» SOURCE INFORMATION
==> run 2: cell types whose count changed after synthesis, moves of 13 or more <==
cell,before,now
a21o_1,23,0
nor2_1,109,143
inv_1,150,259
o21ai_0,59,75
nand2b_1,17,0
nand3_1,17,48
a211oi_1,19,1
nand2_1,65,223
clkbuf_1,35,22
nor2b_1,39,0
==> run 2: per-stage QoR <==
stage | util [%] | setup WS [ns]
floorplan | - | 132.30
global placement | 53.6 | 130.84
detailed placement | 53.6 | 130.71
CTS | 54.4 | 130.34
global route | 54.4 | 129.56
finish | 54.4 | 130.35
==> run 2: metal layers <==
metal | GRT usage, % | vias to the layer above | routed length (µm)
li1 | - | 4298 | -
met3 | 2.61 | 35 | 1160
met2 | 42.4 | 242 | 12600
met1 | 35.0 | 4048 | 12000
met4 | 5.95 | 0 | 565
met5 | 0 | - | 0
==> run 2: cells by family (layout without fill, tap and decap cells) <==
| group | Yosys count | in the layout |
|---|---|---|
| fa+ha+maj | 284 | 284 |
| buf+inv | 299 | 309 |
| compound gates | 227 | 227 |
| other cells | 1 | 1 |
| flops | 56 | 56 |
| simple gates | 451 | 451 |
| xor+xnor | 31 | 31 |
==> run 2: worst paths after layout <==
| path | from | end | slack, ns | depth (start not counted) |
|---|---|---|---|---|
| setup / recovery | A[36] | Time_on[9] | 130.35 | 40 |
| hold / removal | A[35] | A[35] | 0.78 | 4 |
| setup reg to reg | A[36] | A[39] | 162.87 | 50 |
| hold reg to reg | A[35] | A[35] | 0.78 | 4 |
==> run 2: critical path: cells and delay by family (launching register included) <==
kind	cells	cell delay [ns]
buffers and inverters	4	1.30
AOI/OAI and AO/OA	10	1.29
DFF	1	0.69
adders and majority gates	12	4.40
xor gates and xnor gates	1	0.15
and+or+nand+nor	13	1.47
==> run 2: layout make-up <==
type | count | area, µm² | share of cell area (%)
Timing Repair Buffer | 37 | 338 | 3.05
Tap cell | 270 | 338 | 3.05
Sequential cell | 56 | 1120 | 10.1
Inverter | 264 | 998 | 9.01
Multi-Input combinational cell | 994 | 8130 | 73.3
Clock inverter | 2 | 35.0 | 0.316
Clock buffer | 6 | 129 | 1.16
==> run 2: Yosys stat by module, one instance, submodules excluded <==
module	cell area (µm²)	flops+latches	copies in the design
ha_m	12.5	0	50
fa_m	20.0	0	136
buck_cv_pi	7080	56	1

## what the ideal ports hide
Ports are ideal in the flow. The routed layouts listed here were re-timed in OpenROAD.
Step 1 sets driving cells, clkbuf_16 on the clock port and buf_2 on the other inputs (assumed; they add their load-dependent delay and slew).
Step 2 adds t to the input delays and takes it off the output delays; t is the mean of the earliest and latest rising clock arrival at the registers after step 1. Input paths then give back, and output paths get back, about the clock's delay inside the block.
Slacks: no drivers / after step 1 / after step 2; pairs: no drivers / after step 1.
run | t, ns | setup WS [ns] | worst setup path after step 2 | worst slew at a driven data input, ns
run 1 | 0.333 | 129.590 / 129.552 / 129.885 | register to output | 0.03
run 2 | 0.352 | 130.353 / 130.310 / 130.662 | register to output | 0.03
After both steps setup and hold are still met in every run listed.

---

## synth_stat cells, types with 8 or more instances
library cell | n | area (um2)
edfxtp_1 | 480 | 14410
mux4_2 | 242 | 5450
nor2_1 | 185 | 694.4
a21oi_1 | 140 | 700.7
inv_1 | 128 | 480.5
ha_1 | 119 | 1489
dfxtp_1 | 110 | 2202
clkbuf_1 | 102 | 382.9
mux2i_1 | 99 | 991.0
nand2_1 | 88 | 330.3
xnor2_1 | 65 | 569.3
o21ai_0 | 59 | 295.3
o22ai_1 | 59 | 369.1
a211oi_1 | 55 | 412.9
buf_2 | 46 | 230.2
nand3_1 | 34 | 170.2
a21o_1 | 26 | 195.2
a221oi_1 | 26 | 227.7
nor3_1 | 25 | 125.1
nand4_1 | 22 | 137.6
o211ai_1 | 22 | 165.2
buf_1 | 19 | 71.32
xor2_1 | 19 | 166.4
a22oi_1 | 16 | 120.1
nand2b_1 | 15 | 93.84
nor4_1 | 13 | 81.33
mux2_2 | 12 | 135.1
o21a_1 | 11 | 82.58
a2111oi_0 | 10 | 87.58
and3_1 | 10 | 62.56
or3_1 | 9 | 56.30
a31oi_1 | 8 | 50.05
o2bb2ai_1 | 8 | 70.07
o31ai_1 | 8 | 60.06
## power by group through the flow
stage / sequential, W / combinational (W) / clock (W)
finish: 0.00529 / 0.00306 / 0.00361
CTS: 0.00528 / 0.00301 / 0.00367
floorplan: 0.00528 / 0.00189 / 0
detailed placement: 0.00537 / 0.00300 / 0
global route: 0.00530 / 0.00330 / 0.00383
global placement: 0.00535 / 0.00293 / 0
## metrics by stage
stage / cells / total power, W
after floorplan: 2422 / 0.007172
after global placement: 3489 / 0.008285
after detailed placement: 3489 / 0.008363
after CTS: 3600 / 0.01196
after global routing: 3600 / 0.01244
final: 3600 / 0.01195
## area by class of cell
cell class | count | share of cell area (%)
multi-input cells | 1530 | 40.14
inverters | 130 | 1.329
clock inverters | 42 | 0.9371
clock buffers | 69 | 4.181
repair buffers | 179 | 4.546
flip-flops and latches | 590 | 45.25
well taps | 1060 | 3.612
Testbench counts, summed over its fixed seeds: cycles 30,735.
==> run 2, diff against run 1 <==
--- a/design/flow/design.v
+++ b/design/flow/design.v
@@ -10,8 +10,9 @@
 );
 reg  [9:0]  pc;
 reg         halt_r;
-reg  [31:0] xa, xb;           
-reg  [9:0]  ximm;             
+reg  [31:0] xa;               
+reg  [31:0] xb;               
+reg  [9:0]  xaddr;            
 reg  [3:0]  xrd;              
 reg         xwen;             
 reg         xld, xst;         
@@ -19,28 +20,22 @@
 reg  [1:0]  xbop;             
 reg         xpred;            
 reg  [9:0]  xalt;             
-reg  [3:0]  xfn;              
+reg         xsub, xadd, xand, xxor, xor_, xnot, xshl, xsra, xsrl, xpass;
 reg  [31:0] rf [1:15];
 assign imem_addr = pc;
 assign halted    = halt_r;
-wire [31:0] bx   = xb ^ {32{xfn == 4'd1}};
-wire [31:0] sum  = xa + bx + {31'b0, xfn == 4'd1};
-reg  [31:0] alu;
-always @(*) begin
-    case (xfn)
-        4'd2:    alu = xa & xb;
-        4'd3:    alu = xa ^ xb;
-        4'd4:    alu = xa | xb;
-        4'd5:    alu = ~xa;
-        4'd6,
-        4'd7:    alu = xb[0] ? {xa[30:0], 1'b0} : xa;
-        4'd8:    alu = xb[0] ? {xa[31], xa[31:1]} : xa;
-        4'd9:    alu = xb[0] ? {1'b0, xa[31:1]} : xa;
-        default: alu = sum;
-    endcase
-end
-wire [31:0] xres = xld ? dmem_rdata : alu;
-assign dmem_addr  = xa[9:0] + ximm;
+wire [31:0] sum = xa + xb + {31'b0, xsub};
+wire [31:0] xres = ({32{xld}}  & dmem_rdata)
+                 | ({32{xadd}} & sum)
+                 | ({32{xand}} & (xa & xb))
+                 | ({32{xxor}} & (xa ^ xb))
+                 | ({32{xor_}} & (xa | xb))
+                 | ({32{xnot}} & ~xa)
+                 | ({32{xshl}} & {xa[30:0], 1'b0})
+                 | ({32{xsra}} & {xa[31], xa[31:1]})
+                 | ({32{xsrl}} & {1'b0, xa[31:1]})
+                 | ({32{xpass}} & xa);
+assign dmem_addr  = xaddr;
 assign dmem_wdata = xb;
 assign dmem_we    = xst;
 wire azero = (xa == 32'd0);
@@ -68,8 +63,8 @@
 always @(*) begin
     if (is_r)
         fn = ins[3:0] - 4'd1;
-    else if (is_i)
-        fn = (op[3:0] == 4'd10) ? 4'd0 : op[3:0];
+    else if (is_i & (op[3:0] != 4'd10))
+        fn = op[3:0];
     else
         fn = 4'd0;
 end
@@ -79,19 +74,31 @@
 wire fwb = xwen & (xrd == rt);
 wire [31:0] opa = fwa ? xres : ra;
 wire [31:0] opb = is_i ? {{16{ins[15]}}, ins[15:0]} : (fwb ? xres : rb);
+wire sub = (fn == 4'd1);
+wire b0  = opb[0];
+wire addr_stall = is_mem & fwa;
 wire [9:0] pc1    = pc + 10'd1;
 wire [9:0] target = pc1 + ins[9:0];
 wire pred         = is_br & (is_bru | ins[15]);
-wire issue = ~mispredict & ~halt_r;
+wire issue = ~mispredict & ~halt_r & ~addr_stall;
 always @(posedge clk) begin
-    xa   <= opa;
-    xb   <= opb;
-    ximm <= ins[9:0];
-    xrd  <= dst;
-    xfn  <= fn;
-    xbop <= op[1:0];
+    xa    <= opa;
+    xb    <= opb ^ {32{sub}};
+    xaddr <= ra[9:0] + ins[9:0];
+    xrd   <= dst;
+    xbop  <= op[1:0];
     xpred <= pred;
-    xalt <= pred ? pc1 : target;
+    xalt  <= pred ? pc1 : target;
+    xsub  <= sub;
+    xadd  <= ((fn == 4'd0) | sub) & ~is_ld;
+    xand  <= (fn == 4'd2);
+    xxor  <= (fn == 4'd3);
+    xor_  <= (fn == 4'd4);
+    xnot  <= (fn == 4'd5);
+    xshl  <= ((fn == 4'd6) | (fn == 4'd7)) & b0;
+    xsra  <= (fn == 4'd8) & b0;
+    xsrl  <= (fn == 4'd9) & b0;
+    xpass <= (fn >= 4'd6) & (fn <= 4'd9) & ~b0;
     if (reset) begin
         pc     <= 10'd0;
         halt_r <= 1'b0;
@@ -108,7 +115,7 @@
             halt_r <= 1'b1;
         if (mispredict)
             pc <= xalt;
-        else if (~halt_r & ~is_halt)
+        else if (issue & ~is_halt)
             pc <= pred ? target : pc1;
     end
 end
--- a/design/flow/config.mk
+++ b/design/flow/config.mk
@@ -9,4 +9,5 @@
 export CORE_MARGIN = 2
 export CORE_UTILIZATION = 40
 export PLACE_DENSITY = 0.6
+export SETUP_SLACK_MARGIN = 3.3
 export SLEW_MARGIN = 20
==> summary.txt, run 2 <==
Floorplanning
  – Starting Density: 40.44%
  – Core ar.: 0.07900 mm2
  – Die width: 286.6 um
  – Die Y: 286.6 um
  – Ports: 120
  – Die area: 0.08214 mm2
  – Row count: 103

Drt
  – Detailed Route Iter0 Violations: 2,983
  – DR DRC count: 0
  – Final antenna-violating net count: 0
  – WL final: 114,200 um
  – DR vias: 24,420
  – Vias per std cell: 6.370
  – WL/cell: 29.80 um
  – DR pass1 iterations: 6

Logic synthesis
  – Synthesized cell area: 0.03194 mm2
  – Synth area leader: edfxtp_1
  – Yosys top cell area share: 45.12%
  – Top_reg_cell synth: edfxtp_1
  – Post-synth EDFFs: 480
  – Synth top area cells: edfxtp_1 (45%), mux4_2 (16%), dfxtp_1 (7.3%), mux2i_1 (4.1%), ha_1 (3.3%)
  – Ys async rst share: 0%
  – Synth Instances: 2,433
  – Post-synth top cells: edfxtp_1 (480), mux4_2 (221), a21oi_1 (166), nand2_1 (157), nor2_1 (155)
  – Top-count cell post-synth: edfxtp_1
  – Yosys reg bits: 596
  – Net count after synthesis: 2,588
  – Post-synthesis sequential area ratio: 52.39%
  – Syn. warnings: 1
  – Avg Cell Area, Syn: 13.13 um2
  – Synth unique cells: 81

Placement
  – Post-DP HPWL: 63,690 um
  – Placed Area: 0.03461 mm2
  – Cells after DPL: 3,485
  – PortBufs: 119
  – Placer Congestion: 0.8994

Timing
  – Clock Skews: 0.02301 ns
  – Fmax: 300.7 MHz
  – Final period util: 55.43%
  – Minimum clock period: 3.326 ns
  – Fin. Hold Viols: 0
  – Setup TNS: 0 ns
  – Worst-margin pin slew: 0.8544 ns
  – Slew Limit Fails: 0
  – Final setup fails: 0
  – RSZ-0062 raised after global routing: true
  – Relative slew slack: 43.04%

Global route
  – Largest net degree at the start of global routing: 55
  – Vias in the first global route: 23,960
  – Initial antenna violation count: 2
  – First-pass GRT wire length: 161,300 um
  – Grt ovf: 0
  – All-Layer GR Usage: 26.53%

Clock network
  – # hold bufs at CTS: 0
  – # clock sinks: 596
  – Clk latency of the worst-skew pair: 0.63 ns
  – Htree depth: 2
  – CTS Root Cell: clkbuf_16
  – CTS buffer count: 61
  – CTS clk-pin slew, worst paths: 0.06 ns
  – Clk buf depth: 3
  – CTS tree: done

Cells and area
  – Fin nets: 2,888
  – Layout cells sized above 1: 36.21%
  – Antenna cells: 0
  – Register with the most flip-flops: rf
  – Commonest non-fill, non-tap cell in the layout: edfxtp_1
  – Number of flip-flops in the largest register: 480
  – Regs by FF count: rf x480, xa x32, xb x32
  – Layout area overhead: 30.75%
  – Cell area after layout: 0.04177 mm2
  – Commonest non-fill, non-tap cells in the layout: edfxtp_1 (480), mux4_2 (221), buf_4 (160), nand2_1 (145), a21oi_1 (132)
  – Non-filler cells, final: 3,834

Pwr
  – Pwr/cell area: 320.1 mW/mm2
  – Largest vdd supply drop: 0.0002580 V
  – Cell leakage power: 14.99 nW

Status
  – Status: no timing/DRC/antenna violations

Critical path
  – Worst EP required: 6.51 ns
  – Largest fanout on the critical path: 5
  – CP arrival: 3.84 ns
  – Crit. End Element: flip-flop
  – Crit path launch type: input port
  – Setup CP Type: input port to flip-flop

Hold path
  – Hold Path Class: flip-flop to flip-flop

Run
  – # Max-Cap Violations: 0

» WHAT TO WORK ON
From the line containing "2: cell types" down to the line containing "detailed placement | 53.6 | 130.71" in the material above, reproduce every line exactly, including the two end lines.

» WRITTEN ANSWER
==> run 2: cell types whose count changed after synthesis, moves of 13 or more <==
cell,before,now
a21o_1,23,0
nor2_1,109,143
inv_1,150,259
o21ai_0,59,75
nand2b_1,17,0
nand3_1,17,48
a211oi_1,19,1
nand2_1,65,223
clkbuf_1,35,22
nor2b_1,39,0
==> run 2: per-stage QoR <==
stage | util [%] | setup WS [ns]
floorplan | - | 132.30
global placement | 53.6 | 130.84
detailed placement | 53.6 | 130.71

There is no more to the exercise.